Exercise brief: Look through the entries below and extract exactly the lines from the one containing "wire [15:0] addend" through the one containing "for (j = 0;", ends included.

Records to process:
§ §
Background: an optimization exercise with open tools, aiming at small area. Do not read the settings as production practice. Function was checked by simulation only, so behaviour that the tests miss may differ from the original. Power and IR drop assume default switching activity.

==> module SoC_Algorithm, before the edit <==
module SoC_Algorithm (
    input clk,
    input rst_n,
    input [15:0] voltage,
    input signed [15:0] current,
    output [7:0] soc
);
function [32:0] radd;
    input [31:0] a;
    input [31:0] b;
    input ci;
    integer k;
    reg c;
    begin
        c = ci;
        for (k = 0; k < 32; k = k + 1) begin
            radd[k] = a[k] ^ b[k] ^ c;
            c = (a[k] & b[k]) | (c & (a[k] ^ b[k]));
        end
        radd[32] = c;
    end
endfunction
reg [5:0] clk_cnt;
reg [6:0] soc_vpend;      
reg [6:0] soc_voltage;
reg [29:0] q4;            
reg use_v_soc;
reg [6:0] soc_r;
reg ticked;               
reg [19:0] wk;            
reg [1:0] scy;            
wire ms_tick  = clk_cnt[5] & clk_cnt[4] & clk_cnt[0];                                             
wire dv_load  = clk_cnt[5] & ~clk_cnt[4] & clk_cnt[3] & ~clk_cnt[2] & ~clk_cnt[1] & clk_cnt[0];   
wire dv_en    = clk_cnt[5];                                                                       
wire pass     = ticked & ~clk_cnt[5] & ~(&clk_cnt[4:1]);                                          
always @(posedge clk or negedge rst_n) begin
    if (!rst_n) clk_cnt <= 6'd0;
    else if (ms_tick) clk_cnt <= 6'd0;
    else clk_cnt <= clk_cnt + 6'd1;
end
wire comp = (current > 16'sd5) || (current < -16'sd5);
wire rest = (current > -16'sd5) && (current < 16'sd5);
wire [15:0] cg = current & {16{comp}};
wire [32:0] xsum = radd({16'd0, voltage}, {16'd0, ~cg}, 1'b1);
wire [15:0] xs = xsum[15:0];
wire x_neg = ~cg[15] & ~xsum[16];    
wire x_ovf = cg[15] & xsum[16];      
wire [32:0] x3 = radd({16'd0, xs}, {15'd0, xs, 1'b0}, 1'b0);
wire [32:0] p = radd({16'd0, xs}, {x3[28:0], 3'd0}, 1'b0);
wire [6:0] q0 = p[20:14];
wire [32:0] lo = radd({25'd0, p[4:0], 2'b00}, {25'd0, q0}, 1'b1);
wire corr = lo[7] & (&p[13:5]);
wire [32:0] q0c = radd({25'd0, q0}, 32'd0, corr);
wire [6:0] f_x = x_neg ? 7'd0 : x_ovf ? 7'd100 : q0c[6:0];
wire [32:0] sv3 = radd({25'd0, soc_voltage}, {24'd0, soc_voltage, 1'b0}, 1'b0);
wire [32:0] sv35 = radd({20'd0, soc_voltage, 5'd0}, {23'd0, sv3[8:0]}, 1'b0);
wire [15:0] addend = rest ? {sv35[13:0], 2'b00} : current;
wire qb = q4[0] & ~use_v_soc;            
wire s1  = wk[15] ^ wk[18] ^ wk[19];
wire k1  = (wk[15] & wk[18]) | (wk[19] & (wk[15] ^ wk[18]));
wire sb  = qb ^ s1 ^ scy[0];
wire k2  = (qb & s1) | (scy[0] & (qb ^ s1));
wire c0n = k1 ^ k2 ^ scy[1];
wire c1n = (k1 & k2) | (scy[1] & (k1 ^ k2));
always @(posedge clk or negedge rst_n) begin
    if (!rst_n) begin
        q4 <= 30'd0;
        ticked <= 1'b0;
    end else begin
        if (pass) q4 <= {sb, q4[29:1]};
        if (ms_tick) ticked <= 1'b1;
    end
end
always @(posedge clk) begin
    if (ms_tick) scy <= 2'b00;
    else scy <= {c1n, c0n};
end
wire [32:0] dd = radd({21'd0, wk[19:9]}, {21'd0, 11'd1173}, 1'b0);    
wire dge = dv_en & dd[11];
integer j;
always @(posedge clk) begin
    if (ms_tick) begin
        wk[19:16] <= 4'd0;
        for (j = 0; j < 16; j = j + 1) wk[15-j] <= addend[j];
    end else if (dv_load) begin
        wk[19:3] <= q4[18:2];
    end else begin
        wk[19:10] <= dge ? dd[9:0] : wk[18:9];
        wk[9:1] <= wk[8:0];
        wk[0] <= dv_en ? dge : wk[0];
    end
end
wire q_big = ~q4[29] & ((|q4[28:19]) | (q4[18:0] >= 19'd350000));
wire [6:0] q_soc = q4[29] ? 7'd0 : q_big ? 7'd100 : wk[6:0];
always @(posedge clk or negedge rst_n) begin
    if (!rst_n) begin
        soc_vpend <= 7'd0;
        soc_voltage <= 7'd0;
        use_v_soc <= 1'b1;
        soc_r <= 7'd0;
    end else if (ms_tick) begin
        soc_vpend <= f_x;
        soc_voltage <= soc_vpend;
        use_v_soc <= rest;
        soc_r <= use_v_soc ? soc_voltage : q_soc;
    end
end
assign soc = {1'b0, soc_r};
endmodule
§ §
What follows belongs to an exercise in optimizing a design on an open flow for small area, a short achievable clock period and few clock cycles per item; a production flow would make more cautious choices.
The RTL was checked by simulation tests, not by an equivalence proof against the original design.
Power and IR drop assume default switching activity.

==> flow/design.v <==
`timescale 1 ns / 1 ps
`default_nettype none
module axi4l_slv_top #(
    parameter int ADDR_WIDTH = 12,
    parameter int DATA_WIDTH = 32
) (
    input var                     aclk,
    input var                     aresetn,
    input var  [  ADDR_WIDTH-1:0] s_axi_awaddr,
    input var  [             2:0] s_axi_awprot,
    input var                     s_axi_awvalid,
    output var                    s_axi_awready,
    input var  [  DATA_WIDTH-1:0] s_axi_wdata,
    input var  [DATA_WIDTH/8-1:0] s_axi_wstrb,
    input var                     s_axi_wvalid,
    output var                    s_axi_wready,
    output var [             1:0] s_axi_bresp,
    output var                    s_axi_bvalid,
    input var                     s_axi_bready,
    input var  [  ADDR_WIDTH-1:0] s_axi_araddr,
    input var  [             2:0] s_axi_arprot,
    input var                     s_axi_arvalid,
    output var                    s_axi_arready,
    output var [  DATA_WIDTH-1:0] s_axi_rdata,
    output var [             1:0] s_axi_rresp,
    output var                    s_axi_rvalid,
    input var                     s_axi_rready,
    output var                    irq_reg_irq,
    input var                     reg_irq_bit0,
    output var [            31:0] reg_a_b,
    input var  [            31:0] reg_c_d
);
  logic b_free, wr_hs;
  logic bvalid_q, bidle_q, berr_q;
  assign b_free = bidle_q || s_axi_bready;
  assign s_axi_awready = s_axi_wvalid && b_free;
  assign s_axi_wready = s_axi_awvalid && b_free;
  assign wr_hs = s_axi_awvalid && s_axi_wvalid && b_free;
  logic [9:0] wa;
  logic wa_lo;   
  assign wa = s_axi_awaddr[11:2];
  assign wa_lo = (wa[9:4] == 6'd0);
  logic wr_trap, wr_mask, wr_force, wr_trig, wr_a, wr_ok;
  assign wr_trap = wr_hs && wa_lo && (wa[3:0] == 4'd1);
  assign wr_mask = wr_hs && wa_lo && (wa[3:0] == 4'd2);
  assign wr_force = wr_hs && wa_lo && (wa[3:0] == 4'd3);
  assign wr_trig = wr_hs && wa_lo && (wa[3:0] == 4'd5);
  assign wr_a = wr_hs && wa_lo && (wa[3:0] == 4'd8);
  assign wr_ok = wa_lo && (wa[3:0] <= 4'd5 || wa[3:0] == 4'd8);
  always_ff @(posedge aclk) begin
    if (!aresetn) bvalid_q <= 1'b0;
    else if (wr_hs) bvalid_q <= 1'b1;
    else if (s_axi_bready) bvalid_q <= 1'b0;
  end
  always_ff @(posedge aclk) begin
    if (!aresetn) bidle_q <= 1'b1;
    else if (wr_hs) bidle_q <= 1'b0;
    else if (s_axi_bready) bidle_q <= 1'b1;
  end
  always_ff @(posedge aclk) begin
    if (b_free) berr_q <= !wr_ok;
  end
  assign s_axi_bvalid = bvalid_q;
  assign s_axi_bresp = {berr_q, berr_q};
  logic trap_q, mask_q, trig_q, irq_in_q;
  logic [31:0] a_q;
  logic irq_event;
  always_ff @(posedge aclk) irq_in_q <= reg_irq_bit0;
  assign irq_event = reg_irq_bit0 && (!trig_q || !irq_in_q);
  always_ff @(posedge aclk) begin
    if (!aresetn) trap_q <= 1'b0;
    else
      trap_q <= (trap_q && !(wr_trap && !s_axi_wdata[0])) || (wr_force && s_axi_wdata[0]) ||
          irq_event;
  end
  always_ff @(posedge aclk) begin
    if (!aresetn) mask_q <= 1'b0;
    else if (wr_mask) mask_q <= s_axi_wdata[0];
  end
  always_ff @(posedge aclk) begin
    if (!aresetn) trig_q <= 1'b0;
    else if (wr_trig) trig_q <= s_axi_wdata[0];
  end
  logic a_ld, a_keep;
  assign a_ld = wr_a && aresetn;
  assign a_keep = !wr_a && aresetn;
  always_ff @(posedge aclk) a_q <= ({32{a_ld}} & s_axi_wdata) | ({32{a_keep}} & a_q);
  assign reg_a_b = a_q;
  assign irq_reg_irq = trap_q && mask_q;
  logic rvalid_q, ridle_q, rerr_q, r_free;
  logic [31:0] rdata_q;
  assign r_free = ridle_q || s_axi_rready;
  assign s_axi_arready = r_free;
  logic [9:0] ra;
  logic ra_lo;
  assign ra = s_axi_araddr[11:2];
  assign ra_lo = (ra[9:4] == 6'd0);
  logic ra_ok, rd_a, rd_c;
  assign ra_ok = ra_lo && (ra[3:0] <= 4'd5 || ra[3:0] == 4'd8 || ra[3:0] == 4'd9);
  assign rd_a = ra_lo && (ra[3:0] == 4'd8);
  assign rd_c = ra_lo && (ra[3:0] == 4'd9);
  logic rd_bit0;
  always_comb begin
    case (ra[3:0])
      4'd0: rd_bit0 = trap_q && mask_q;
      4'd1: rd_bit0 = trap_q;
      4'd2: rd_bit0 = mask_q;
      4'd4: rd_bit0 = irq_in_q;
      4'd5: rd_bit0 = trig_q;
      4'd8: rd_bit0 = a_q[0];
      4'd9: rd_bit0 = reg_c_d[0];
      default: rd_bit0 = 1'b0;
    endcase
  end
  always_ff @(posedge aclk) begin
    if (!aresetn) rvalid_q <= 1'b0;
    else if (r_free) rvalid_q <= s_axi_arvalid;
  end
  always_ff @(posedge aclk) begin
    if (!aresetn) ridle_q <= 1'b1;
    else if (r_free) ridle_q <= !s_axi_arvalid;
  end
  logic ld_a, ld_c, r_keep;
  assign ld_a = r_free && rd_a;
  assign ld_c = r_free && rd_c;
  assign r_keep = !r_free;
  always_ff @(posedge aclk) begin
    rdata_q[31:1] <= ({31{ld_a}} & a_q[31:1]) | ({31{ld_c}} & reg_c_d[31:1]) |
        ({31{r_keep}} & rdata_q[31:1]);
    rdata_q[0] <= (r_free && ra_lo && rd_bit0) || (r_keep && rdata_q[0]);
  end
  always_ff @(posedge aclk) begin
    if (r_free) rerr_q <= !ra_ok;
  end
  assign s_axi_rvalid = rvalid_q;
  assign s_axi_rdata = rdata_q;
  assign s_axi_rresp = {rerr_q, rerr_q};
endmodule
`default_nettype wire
§ §
Answer section:
wire [15:0] addend = rest ? {sv35[13:0], 2'b00} : current;
wire qb = q4[0] & ~use_v_soc;            
wire s1  = wk[15] ^ wk[18] ^ wk[19];
wire k1  = (wk[15] & wk[18]) | (wk[19] & (wk[15] ^ wk[18]));
wire sb  = qb ^ s1 ^ scy[0];
wire k2  = (qb & s1) | (scy[0] & (qb ^ s1));
wire c0n = k1 ^ k2 ^ scy[1];
wire c1n = (k1 & k2) | (scy[1] & (k1 ^ k2));
always @(posedge clk or negedge rst_n) begin
    if (!rst_n) begin
        q4 <= 30'd0;
        ticked <= 1'b0;
    end else begin
        if (pass) q4 <= {sb, q4[29:1]};
        if (ms_tick) ticked <= 1'b1;
    end
end
always @(posedge clk) begin
    if (ms_tick) scy <= 2'b00;
    else scy <= {c1n, c0n};
end
wire [32:0] dd = radd({21'd0, wk[19:9]}, {21'd0, 11'd1173}, 1'b0);    
wire dge = dv_en & dd[11];
integer j;
always @(posedge clk) begin
    if (ms_tick) begin
        wk[19:16] <= 4'd0;
        for (j = 0; j < 16; j = j + 1) wk[15-j] <= addend[j];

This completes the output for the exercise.